*The task*:
Scan the data below for lines holding the word "Initial", and copy each line found.

--------

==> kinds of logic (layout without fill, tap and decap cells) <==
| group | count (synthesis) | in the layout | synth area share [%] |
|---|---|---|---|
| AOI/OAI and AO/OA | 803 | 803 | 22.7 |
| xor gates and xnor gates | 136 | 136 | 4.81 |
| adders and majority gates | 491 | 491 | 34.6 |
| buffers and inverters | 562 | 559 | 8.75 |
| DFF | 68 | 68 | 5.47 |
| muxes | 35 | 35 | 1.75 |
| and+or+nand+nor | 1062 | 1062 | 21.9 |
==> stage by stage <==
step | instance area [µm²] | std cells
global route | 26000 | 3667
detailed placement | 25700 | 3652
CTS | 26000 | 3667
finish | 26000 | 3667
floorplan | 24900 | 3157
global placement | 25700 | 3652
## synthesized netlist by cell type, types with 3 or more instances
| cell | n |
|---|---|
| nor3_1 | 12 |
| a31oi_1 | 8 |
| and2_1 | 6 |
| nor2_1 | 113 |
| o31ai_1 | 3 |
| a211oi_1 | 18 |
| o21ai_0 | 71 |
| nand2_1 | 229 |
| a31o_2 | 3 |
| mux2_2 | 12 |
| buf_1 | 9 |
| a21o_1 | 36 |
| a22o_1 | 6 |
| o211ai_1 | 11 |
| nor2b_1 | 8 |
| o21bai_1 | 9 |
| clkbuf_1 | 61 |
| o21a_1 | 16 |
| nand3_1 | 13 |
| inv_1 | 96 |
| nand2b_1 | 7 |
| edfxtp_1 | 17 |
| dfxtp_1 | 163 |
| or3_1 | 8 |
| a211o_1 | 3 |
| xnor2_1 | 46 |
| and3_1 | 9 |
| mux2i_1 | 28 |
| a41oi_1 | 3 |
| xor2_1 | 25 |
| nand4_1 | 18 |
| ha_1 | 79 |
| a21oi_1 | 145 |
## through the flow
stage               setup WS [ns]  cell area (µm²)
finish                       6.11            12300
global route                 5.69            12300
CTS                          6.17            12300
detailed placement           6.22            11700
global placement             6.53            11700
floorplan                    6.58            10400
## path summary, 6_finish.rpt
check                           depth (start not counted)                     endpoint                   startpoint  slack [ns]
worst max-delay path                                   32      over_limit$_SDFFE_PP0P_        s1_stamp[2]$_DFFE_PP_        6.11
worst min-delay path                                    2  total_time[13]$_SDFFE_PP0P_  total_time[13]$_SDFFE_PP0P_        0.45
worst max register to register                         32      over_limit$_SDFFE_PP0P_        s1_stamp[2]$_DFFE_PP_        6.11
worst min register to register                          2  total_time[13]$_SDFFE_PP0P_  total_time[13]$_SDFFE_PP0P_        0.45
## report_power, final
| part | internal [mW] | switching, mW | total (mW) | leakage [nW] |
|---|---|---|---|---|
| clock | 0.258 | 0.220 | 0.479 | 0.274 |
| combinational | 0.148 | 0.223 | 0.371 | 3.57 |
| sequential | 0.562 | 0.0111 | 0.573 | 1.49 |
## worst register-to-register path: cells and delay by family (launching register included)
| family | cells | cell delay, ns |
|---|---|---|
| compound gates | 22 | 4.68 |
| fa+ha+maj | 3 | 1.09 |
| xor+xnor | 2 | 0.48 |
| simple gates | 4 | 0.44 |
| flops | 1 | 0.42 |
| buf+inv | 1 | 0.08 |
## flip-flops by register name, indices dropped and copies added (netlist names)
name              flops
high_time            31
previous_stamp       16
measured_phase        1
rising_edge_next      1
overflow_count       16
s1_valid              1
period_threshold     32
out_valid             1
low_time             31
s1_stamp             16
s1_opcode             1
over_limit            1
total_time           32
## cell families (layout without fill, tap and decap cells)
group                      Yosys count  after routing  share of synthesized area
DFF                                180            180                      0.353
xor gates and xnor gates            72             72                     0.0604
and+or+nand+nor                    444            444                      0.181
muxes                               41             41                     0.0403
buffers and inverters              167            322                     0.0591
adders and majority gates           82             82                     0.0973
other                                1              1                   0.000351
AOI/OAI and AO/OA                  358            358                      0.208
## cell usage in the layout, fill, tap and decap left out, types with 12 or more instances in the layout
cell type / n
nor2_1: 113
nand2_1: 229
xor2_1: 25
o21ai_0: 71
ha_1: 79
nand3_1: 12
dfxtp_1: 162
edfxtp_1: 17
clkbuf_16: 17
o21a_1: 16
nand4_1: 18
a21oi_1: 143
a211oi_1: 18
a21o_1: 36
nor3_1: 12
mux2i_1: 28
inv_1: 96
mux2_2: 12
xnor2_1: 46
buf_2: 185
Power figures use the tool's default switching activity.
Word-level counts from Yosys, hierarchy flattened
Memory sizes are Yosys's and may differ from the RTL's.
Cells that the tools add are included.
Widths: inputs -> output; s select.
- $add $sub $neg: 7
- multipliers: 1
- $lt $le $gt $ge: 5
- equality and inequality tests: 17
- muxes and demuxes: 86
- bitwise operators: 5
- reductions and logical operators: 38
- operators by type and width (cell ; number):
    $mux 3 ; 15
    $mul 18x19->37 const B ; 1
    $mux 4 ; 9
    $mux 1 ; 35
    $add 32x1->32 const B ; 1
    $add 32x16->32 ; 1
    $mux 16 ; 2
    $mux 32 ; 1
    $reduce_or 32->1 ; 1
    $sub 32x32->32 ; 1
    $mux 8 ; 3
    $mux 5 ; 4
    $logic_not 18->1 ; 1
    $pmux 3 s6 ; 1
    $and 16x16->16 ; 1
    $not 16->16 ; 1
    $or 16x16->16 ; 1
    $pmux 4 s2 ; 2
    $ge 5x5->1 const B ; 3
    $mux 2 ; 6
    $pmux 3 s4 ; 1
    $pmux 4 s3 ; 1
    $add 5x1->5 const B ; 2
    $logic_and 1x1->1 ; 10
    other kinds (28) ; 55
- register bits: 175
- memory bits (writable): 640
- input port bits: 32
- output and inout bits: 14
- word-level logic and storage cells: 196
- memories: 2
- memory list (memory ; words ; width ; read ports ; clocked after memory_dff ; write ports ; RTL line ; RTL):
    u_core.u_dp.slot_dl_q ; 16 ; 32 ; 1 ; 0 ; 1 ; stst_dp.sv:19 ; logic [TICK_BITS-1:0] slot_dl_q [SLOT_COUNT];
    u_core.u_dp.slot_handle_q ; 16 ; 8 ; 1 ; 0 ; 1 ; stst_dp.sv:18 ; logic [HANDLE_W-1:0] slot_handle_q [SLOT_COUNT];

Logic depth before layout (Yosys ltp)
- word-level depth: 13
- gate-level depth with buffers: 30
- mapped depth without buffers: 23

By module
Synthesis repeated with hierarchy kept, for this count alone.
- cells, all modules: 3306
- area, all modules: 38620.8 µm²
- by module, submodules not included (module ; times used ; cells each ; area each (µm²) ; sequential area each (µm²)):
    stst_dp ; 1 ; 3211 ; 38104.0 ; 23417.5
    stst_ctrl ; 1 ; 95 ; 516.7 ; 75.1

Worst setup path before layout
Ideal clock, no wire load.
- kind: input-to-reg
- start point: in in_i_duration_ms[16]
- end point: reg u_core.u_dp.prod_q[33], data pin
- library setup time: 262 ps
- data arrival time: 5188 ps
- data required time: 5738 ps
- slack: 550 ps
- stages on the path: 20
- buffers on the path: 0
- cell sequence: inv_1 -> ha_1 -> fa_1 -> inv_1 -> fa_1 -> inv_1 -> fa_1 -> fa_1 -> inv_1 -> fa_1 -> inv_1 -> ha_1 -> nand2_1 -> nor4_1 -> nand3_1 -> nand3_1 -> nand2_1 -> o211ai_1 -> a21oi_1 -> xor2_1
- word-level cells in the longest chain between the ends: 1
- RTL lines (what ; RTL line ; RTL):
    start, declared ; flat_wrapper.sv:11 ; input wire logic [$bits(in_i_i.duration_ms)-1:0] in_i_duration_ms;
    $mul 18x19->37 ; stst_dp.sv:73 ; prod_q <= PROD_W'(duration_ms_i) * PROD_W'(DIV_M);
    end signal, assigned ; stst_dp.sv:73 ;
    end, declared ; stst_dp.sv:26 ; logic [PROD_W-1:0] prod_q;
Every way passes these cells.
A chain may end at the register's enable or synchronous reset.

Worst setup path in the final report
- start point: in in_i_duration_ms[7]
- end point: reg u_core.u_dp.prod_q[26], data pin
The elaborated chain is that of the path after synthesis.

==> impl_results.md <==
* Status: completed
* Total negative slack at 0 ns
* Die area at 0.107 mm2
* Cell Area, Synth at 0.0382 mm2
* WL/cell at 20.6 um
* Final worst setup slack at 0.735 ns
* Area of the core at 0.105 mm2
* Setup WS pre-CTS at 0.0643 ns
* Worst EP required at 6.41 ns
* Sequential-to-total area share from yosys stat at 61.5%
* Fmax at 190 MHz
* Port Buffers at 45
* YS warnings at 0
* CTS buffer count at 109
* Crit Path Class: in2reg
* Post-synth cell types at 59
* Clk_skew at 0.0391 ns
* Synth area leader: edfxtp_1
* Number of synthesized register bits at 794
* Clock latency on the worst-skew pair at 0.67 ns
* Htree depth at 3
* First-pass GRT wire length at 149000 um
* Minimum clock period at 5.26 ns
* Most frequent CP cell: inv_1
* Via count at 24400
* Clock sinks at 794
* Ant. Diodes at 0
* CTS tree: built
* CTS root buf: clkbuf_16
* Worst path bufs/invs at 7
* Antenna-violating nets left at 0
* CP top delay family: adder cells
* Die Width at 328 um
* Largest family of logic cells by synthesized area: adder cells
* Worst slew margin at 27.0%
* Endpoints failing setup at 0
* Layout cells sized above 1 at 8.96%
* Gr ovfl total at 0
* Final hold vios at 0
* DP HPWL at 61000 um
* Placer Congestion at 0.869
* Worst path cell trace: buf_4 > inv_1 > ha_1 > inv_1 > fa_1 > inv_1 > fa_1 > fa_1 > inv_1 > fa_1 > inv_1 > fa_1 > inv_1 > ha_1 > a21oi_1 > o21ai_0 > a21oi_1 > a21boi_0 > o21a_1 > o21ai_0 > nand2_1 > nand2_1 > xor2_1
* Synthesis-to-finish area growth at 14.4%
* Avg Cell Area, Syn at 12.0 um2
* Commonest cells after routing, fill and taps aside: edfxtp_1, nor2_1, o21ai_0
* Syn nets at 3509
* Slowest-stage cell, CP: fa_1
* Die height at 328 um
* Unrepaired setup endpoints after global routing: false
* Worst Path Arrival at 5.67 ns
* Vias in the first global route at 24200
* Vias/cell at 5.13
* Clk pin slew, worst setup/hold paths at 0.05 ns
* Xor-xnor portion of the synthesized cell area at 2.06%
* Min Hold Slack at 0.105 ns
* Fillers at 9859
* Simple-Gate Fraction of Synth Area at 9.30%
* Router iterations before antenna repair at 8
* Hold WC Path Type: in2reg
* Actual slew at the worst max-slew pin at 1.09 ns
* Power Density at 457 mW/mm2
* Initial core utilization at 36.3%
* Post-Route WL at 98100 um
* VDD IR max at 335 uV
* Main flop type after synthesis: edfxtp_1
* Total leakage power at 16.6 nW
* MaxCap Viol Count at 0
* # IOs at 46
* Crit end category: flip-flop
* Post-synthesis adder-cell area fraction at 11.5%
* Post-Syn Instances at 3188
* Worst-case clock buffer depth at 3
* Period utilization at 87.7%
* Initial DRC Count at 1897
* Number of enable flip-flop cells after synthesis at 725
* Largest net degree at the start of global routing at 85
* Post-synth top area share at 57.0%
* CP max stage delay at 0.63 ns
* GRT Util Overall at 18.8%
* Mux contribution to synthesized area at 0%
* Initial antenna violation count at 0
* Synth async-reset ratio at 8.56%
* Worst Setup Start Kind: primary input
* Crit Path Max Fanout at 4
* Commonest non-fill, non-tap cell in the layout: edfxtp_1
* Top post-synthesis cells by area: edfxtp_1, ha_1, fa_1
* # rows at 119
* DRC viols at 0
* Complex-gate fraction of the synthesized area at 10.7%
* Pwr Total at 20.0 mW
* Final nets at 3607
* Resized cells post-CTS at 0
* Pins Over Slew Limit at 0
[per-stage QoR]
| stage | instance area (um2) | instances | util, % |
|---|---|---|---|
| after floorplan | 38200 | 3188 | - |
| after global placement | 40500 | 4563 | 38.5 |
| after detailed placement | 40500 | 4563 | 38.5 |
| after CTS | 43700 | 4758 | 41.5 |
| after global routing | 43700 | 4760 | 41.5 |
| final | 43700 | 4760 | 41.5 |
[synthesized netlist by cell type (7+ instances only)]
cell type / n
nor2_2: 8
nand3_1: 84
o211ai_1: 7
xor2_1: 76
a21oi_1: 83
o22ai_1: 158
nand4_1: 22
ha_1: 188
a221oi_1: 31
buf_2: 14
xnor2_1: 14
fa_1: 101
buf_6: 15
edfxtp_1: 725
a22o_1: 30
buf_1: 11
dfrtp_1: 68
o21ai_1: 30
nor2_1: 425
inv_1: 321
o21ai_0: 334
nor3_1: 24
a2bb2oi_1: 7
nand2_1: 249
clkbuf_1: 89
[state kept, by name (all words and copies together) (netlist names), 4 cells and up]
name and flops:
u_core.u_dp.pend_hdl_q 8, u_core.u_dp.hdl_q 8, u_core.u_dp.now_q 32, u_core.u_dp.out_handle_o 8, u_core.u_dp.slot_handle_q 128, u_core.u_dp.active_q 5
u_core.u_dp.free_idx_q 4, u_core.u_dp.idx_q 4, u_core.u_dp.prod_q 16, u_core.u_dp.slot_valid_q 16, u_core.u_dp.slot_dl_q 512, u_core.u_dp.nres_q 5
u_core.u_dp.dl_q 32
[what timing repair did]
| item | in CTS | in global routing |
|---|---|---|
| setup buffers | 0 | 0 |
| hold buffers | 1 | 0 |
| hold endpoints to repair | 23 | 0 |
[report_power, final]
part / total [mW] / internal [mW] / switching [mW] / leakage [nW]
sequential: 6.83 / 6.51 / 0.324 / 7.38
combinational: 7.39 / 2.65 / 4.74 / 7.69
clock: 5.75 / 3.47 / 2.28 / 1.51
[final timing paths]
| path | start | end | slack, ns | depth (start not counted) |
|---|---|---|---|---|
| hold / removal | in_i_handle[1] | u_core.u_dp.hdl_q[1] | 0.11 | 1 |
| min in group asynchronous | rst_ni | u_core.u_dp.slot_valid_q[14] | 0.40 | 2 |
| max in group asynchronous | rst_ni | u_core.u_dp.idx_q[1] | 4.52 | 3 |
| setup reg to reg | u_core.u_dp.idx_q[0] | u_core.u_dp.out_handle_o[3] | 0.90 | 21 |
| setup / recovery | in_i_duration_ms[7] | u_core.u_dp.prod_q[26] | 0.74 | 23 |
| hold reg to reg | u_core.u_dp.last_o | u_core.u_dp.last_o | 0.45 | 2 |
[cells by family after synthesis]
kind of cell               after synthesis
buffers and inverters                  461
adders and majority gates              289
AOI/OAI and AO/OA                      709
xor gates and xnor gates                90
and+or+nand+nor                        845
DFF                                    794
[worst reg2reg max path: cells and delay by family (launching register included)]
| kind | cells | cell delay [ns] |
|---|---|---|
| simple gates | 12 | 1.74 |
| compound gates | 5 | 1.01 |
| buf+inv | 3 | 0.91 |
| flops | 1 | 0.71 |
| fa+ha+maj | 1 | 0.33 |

--------

*Written solution*:
* Initial core utilization at 36.3%
* Initial DRC Count at 1897
* Initial antenna violation count at 0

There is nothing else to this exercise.